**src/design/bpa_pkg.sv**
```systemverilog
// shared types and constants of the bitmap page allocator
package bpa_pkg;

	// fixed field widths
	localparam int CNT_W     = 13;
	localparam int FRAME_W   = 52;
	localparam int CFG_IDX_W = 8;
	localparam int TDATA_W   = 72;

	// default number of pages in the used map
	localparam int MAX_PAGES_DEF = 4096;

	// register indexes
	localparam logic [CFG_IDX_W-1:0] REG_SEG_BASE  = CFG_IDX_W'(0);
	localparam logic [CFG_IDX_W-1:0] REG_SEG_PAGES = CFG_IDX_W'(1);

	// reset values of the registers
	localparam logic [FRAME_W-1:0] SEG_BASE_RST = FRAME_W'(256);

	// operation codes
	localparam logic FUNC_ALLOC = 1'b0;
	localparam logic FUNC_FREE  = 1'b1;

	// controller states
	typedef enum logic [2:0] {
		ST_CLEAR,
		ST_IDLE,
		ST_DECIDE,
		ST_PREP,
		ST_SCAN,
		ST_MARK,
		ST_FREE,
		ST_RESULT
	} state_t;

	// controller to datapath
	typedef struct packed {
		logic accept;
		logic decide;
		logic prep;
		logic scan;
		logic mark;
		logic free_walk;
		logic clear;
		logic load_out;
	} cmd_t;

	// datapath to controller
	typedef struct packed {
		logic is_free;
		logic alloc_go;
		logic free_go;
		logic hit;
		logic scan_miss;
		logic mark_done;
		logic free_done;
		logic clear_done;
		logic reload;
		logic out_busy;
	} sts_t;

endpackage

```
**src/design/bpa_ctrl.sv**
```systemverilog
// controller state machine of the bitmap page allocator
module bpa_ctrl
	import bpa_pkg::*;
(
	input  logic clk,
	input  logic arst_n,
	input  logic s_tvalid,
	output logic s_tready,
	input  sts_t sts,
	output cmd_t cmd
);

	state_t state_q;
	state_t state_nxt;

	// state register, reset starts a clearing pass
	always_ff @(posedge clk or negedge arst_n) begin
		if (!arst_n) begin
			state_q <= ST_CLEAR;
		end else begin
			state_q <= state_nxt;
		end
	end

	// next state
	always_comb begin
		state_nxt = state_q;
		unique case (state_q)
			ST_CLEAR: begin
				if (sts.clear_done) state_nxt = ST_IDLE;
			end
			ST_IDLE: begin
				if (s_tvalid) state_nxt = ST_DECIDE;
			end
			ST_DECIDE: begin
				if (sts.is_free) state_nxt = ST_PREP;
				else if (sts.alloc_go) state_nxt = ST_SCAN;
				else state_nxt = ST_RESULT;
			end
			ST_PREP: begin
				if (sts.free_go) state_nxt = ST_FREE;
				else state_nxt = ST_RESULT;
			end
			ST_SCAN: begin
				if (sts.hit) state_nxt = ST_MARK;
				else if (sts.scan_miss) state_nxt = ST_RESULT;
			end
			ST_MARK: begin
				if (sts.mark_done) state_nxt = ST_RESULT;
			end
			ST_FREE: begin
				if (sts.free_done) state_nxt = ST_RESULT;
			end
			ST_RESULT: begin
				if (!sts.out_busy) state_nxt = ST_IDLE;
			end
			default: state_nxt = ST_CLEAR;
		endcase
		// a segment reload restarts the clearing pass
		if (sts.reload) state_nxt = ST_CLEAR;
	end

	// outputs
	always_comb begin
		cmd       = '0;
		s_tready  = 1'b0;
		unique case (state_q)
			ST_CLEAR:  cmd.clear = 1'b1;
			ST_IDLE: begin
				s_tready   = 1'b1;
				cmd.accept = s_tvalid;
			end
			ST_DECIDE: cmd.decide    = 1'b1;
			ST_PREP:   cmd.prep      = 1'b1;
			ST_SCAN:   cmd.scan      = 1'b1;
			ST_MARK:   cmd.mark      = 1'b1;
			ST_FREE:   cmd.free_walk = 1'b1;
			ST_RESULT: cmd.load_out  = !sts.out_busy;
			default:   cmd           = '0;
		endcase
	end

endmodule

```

****

- **Task item**:
The entries above must be output exactly, with every line preserved.

- **Solution for this task**:
**src/design/bpa_pkg.sv**
```systemverilog
// shared types and constants of the bitmap page allocator
package bpa_pkg;

	// fixed field widths
	localparam int CNT_W     = 13;
	localparam int FRAME_W   = 52;
	localparam int CFG_IDX_W = 8;
	localparam int TDATA_W   = 72;

	// default number of pages in the used map
	localparam int MAX_PAGES_DEF = 4096;

	// register indexes
	localparam logic [CFG_IDX_W-1:0] REG_SEG_BASE  = CFG_IDX_W'(0);
	localparam logic [CFG_IDX_W-1:0] REG_SEG_PAGES = CFG_IDX_W'(1);

	// reset values of the registers
	localparam logic [FRAME_W-1:0] SEG_BASE_RST = FRAME_W'(256);

	// operation codes
	localparam logic FUNC_ALLOC = 1'b0;
	localparam logic FUNC_FREE  = 1'b1;

	// controller states
	typedef enum logic [2:0] {
		ST_CLEAR,
		ST_IDLE,
		ST_DECIDE,
		ST_PREP,
		ST_SCAN,
		ST_MARK,
		ST_FREE,
		ST_RESULT
	} state_t;

	// controller to datapath
	typedef struct packed {
		logic accept;
		logic decide;
		logic prep;
		logic scan;
		logic mark;
		logic free_walk;
		logic clear;
		logic load_out;
	} cmd_t;

	// datapath to controller
	typedef struct packed {
		logic is_free;
		logic alloc_go;
		logic free_go;
		logic hit;
		logic scan_miss;
		logic mark_done;
		logic free_done;
		logic clear_done;
		logic reload;
		logic out_busy;
	} sts_t;

endpackage

```
**src/design/bpa_ctrl.sv**
```systemverilog
// controller state machine of the bitmap page allocator
module bpa_ctrl
	import bpa_pkg::*;
(
	input  logic clk,
	input  logic arst_n,
	input  logic s_tvalid,
	output logic s_tready,
	input  sts_t sts,
	output cmd_t cmd
);

	state_t state_q;
	state_t state_nxt;

	// state register, reset starts a clearing pass
	always_ff @(posedge clk or negedge arst_n) begin
		if (!arst_n) begin
			state_q <= ST_CLEAR;
		end else begin
			state_q <= state_nxt;
		end
	end

	// next state
	always_comb begin
		state_nxt = state_q;
		unique case (state_q)
			ST_CLEAR: begin
				if (sts.clear_done) state_nxt = ST_IDLE;
			end
			ST_IDLE: begin
				if (s_tvalid) state_nxt = ST_DECIDE;
			end
			ST_DECIDE: begin
				if (sts.is_free) state_nxt = ST_PREP;
				else if (sts.alloc_go) state_nxt = ST_SCAN;
				else state_nxt = ST_RESULT;
			end
			ST_PREP: begin
				if (sts.free_go) state_nxt = ST_FREE;
				else state_nxt = ST_RESULT;
			end
			ST_SCAN: begin
				if (sts.hit) state_nxt = ST_MARK;
				else if (sts.scan_miss) state_nxt = ST_RESULT;
			end
			ST_MARK: begin
				if (sts.mark_done) state_nxt = ST_RESULT;
			end
			ST_FREE: begin
				if (sts.free_done) state_nxt = ST_RESULT;
			end
			ST_RESULT: begin
				if (!sts.out_busy) state_nxt = ST_IDLE;
			end
			default: state_nxt = ST_CLEAR;
		endcase
		// a segment reload restarts the clearing pass
		if (sts.reload) state_nxt = ST_CLEAR;
	end

	// outputs
	always_comb begin
		cmd       = '0;
		s_tready  = 1'b0;
		unique case (state_q)
			ST_CLEAR:  cmd.clear = 1'b1;
			ST_IDLE: begin
				s_tready   = 1'b1;
				cmd.accept = s_tvalid;
			end
			ST_DECIDE: cmd.decide    = 1'b1;
			ST_PREP:   cmd.prep      = 1'b1;
			ST_SCAN:   cmd.scan      = 1'b1;
			ST_MARK:   cmd.mark      = 1'b1;
			ST_FREE:   cmd.free_walk = 1'b1;
			ST_RESULT: cmd.load_out  = !sts.out_busy;
			default:   cmd           = '0;
		endcase
	end

endmodule

```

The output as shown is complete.